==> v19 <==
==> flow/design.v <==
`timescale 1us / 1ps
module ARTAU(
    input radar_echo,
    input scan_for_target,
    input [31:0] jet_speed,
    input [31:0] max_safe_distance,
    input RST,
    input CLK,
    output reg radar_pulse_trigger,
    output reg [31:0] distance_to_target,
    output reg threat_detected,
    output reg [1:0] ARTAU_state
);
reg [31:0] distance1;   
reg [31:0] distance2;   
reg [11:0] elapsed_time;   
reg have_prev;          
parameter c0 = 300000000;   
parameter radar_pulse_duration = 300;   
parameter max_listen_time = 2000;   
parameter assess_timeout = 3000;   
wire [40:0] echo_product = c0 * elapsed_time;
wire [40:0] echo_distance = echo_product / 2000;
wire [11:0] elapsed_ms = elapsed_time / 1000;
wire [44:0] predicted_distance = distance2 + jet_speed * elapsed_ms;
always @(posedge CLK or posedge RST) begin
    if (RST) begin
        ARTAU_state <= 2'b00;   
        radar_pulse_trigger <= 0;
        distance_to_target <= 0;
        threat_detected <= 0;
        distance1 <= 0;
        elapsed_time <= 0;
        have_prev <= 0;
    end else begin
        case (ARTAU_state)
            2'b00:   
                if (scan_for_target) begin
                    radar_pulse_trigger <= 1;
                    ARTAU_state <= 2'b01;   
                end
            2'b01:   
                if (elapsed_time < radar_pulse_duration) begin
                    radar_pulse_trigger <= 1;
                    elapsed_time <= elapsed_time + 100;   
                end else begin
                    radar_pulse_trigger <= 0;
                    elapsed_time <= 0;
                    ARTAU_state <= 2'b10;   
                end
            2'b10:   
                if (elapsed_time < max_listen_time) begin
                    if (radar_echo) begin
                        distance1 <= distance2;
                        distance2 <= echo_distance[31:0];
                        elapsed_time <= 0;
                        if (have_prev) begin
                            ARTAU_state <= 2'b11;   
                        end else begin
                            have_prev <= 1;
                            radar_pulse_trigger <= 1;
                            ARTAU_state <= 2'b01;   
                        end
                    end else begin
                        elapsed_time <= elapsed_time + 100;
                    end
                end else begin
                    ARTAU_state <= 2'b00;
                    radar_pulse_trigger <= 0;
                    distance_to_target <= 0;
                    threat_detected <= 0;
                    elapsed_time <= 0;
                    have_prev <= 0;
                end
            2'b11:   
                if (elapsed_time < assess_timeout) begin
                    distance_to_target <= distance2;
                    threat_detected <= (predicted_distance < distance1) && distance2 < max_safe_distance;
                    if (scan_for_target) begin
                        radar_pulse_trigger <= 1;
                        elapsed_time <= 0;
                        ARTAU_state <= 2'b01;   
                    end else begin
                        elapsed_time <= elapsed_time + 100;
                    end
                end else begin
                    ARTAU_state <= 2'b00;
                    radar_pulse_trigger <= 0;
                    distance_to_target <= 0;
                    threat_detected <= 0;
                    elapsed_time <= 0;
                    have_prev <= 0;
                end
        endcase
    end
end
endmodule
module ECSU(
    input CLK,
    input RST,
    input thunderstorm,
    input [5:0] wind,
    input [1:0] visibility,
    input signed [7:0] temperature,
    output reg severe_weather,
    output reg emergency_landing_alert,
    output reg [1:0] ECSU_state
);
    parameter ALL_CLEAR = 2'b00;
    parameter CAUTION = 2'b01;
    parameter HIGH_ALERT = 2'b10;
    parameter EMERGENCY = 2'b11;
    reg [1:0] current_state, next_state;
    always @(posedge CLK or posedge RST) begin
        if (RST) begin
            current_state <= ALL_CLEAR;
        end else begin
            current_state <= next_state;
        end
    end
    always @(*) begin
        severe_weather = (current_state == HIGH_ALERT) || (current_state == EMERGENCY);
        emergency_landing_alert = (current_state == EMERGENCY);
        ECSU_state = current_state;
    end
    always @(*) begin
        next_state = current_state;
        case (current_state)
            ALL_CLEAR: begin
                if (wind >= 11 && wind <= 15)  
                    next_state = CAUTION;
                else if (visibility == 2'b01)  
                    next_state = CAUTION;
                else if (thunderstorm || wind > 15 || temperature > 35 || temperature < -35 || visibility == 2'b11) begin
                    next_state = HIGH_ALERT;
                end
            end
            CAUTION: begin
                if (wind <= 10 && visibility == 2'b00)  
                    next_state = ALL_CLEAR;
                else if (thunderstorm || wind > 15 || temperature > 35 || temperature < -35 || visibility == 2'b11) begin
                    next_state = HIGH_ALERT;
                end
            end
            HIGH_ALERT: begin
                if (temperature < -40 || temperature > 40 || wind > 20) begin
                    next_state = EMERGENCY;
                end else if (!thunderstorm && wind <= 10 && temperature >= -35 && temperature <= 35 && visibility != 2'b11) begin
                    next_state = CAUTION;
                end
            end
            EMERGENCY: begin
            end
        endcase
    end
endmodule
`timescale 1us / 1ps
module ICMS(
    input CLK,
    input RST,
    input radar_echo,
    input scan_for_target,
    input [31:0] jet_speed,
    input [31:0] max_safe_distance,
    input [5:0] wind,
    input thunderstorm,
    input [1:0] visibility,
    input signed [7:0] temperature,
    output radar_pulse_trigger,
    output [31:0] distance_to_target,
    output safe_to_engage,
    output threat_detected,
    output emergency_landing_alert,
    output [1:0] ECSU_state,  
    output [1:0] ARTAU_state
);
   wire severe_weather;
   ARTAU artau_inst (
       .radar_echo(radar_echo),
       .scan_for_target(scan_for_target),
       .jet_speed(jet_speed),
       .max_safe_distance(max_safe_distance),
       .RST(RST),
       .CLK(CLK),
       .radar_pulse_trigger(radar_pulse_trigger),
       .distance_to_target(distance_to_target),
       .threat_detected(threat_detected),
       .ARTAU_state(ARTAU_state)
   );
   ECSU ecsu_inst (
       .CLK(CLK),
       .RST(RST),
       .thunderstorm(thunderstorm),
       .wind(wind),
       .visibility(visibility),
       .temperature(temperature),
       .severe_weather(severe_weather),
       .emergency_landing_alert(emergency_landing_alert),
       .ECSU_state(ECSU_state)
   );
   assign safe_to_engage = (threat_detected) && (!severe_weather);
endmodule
== willow ==
## SystolicCore
module SystolicCore(
	input clk,
	input rst,
	input start,
	input mode_conv_mm,
	input isac,
	input isrelu,
	input isbn,
	input [22:0] dfsm_config,
	input all_data_rdy,
	input pe_config_1_1,
	input pe_config_1_2,
	input pe_config_1_3,
	input pe_config_2_1,
	input pe_config_2_2,
	input pe_config_2_3,
	input [7:0] data_horz_1_1,
	input [7:0] data_horz_1_2,
	input [7:0] data_horz_1_3,
	input [7:0] data_horz_2_1,
	input [7:0] data_horz_2_2,
	input [7:0] data_horz_2_3,
	input [7:0] data_obli_1,
	input [7:0] data_obli_2,
	input [7:0] data_obli_3,
	input [7:0] data_obli_4,
	input [7:0] data_obli_5,
	input [7:0] data_obli_6,
	input [15:0] data_bn_1,
	input [15:0] data_bn_2,
	input data_bn_en,
	output data_preread,
	output [7:0] dout_1_1,
	output [7:0] dout_1_2,
	output [7:0] dout_1_3,
	output [7:0] dout_1_4,
	output [7:0] dout_2_1,
	output [7:0] dout_2_2,
	output [7:0] dout_2_3,
	output [7:0] dout_2_4,
	output dout_en_1_1,
	output dout_en_1_2,
	output dout_en_1_3,
  ...
Size: ~1500 flip-flops, ~240 I/O pins, roughly 100000 um2 of cells after synthesis.
export LEC_CHECK = 0
export ABC_AREA = 1
export CAP_MARGIN = 20
export CELL_PAD_IN_SITES_GLOBAL_PLACEMENT = 0
export CORE_ASPECT_RATIO = 0.53
export CORE_MARGIN = 2
export CORE_UTILIZATION = 72
export CTS_CLUSTER_SIZE = 75
export PLACE_DENSITY_LB_ADDON = 0.24
export SETUP_SLACK_MARGIN = 0.6
export SLEW_MARGIN = 20
export TNS_END_PERCENT = 85
create_clock -name core_clock -period 6.57 [get_ports {clk}]
run.sh (not shown) runs the stock make flow with config.mk's settings and CLKGATE_MAP_FILE=.
To summarise willow: no stage aborted, but the layout did not pass its checks, failing on setup timing.
The inputs of onyx differ from those of willow as listed below.
Settings: CTS_CLUSTER_DIAMETER: unset -> 195; CORE_ASPECT_RATIO: 0.53 -> unset; ABC_AREA: 1 -> unset; CELL_PAD_IN_SITES_GLOBAL_PLACEMENT: 0 -> unset; PLACE_DENSITY_LB_ADDON: 0.24 -> unset; TNS_END_PERCENT: 85 -> unset; HOLD_SLACK_MARGIN: unset -> 0.29; CTS_CLUSTER_SIZE: 75 -> 10; PLACE_DENSITY: unset -> 0.6; SETUP_SLACK_MARGIN: 0.6 -> 1.09.
==> results <==
- Finished, but not clean: onyx, with setup timing.
- onyx vs willow on number of nets at the end of the flow: onyx is the lower one.
- Number of antenna violations at the first check in global routing: onyx vs willow down 30%
- Compared with willow, onyx shows final period utilization lower by 11 points.
- Changes observed in onyx relative to willow: sequential portion of the cell area rose 2.5 points, multi-input combinational cell count fell 1375, switching power as a share of total power fell 2.2 points.
Setup changes, onyx to garnet
Settings: SETUP_SLACK_MARGIN now 1.86, was 1.09; CTS_CLUSTER_DIAMETER no longer set, was 195; HOLD_SLACK_MARGIN no longer set, was 0.29; CTS_CLUSTER_SIZE no longer set, was 10; PLACE_DENSITY now 0.67, was 0.6; CORE_ASPECT_RATIO now 0.5, previously not set; ABC_AREA now 1, previously not set.
Notes after the runs:
- As of garnet, total detailed-routing wirelength had risen by more than 10% compared to onyx.
- Nothing crashed in garnet and all stages finished; the problem is that the final layout failed, the offending checks being setup timing.
- onyx: complete, dirty (setup timing)
- Total buffers and inverters traversed by the critical path delta for garnet relative to onyx: 3 higher
- Changes observed in garnet relative to onyx: global-route wire length before repair picked up an extra 16%; met1 routing resource usage after global routing picked up an extra 3.5 points.
--- input diff garnet..violet ---
Settings: PLACE_DENSITY changed from 0.67 to 0.36; CTS_CLUSTER_SIZE newly set to 10; SETUP_SLACK_MARGIN changed from 1.86 to 1.09; CTS_CLUSTER_DIAMETER newly set to 138; CORE_ASPECT_RATIO removed (was 0.5); ABC_AREA removed (was 1).
Findings:
- FAIL for each of garnet and violet
- violet vs. garnet: ratio of final minimum period to clock period went up by 1.3 points.
- [compare] base=garnet new=violet: area of the multi-input gates fell about 1.4%; total power went down; number of cells on the critical path lower.
- Re non-clock buffer instance count of the final layout: garnet and violet aren't equal, and the lower value belongs to violet.
- Against garnet as the reference, violet delivers a higher arrival time of the worst setup path.
- violet vs. garnet: wire length after detailed routing decreased about 16%, count of placed standard cells in the final layout, fillers left out saw a decrease.
diff inputs: violet => harbor
Settings: CTS_CLUSTER_DIAMETER no longer set, was 138; ABC_AREA now 1, previously not set; PLACE_DENSITY_LB_ADDON now 0.24, previously not set; TNS_END_PERCENT now 85, previously not set; HOLD_SLACK_MARGIN now 0.29, previously not set; SETUP_SLACK_MARGIN now -0.26, was 1.09; PLACE_DENSITY no longer set, was 0.36; CELL_PAD_IN_SITES_GLOBAL_PLACEMENT now 0, previously not set; CTS_CLUSTER_SIZE now 93, was 10.
### Flow results
- Pin count of the biggest net entering global routing, harbor vs violet: down by a little under 10%
- Wire length of the first global-routing pass (harbor vs. violet) increases by more than 10%
- The flow for harbor finished, though final verification flagged setup timing.
- [compare] base=violet new=harbor: all-layer global routing usage climbed 4.6 points; final non-filler cell area climbed 11%; utilization climbed 2.6 points.
- Run comparison: harbor largest power group clock; violet largest power group sequential cells
- Diff violet -> harbor | power | up by a little under 10%

Starting RTL as in the previous note.
// SystolicCore
module SystolicCore(
	input clk,
	input rst,
	input start,
	input mode_conv_mm,
	input isac,
	input isrelu,
	input isbn,
	input [22:0] dfsm_config,
	input all_data_rdy,
	input pe_config_1_1,
	input pe_config_1_2,
	input pe_config_1_3,
	input pe_config_2_1,
	input pe_config_2_2,
	input pe_config_2_3,
	input [7:0] data_horz_1_1,
	input [7:0] data_horz_1_2,
	input [7:0] data_horz_1_3,
	input [7:0] data_horz_2_1,
	input [7:0] data_horz_2_2,
	input [7:0] data_horz_2_3,
	input [7:0] data_obli_1,
	input [7:0] data_obli_2,
	input [7:0] data_obli_3,
	input [7:0] data_obli_4,
	input [7:0] data_obli_5,
	input [7:0] data_obli_6,
	input [15:0] data_bn_1,
	input [15:0] data_bn_2,
	input data_bn_en,
	output data_preread,
	output [7:0] dout_1_1,
	output [7:0] dout_1_2,
	output [7:0] dout_1_3,
	output [7:0] dout_1_4,
	output [7:0] dout_2_1,
	output [7:0] dout_2_2,
	output [7:0] dout_2_3,
	output [7:0] dout_2_4,
	output dout_en_1_1,
	output dout_en_1_2,
	output dout_en_1_3,
	output dout_en_1_4,
	output dout_en_2_1,
	output dout_en_2_2,
	output dout_en_2_3,
	output dout_en_2_4
);
	parameter nCols = 4;
	parameter nRows = 3;
	parameter iWidth = 8;
	parameter oWidth = 8;
	parameter DFSM_MAX_nPERIOD = 512;
	parameter DFSM_MAX_nLMAC = 3072;
	parameter DFSM_MAX_nSHFT = 3;
	logic A_1, A_2, A_3, A_4;
	logic B_1, B_2, B_3, B_4;
	logic C_1, C_2, C_3, C_4;
	logic D_1, D_2, D_3, D_4;
	logic E_1, E_2, E_3, E_4;
	logic F_1, F_2, F_3, F_4;
	logic G_1, G_2, G_3, G_4;
	logic H_1, H_2, H_3, H_4;
	logic dfsm_data_en_1, dfsm_data_en_2, dfsm_data_en_3, dfsm_data_en_4;
	logic start_bypass_1, start_bypass_2, start_bypass_3, start_bypass_4;
	logic array_data_en;
	always@(posedge clk) begin
		if (~rst) begin
			array_data_en <= 0;
		end
		else begin
			array_data_en <= data_preread;
		end
	end
  ...
Settings: LEC_CHECK=0, ABC_AREA=0, CAP_MARGIN=20, CELL_PAD_IN_SITES_GLOBAL_PLACEMENT=0, CORE_ASPECT_RATIO=0.53, CORE_MARGIN=2, CORE_UTILIZATION=72, CTS_CLUSTER_SIZE=75, PLACE_DENSITY_LB_ADDON=0.24, SETUP_SLACK_MARGIN=1.94, SLEW_MARGIN=20, TNS_END_PERCENT=85; clock period 6.84 ns.
The starting point completed and failed the layout checks on setup timing.
Rerun with:
ABC_AREA = 1   (was 0)
CORE_ASPECT_RATIO = default   (was 0.53)
SETUP_SLACK_MARGIN = default   (was 1.94)
The changed run completed, yet does not pass: setup timing.
Wire length came out higher by 11%.
First-iteration DRC count goes down by 4.8%.
Cell count is higher by 30%.
Synthesized cell count is higher by 34%.
Power climbs by 7.2%.
Design area rose by 12%.
Rerun with:
ABC_AREA = default   (was 1)
CELL_PAD_IN_SITES_GLOBAL_PLACEMENT = default   (was 0)
CORE_UTILIZATION = 65   (was 72)
CTS_CLUSTER_SIZE = default   (was 75)
PLACE_DENSITY_LB_ADDON = default   (was 0.24)
TNS_END_PERCENT = default   (was 85)
clock period = 6.14 ns   (was 6.84 ns; I/O delays follow)
Outcome: The changed run finished but failed the layout checks on setup timing. Clock-buffer cell count grows by 18. Global-route usage shrinks by 7.1 points. Final area shrinks by 9.5%.
Rerun with:
CORE_UTILIZATION = 45   (was 65)
PLACE_DENSITY = 0.6   (was default)
clock period = 11.8 ns   (was 6.14 ns; I/O delays follow)
After rerunning: Now the flow finished clean. Sequential share of layout area came out higher by 0.97 points. Flip-flop count does not change. Sequential power came out lower by about 50%. Combinational power came out lower by about 55%. Critical path depth came out lower by 5. Design area came out lower by 3.6%. Worst setup slack improves by 2600 ps. Global-route usage came out lower by 11 points. Routed wire length came out lower by about 0.8%. Non-clock buffer count came out lower by 473.
Rerun with:
CORE_UTILIZATION = 58   (was 45)
PLACE_DENSITY = default   (was 0.6)
SETUP_SLACK_MARGIN = 1.93   (was default)
clock period = 8.44 ns   (was 11.8 ns; I/O delays follow)
Effect: This time the run reached the layout checks and failed them: setup timing; design area increases by about 3.7%; register-to-register slack degrades by 3500 ps; worst setup slack degrades by 1400 ps.
Rerun with:
CORE_UTILIZATION = 33   (was 58)
PLACE_DENSITY = 0.6   (was default)
SETUP_SLACK_MARGIN = default   (was 1.93)
clock period = 11.8 ns   (was 8.44 ns; I/O delays follow)
Effect:
- This time the run went through all stages and came out clean
- final cell count climbs by 9.6%
- clock skew increases by 22 ps
- final area goes down by about 2.5%
- first-iteration DRC count goes down by 1.9%
- sequential cell count does not change
- wire length is about the same
- worst hold slack is worse by 25 ps
- via count drops by 3.6%
- worst setup slack is better by 1400 ps
No activity file was given, so power comes from the tool's default toggle rates.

Task brief
Nothing but the exact lines from the start of the material through the line holding "reg [31:0] distance1;", both included, belongs in the answer.

Finished exercise
==> v19 <==
==> flow/design.v <==
`timescale 1us / 1ps
module ARTAU(
    input radar_echo,
    input scan_for_target,
    input [31:0] jet_speed,
    input [31:0] max_safe_distance,
    input RST,
    input CLK,
    output reg radar_pulse_trigger,
    output reg [31:0] distance_to_target,
    output reg threat_detected,
    output reg [1:0] ARTAU_state
);
reg [31:0] distance1;   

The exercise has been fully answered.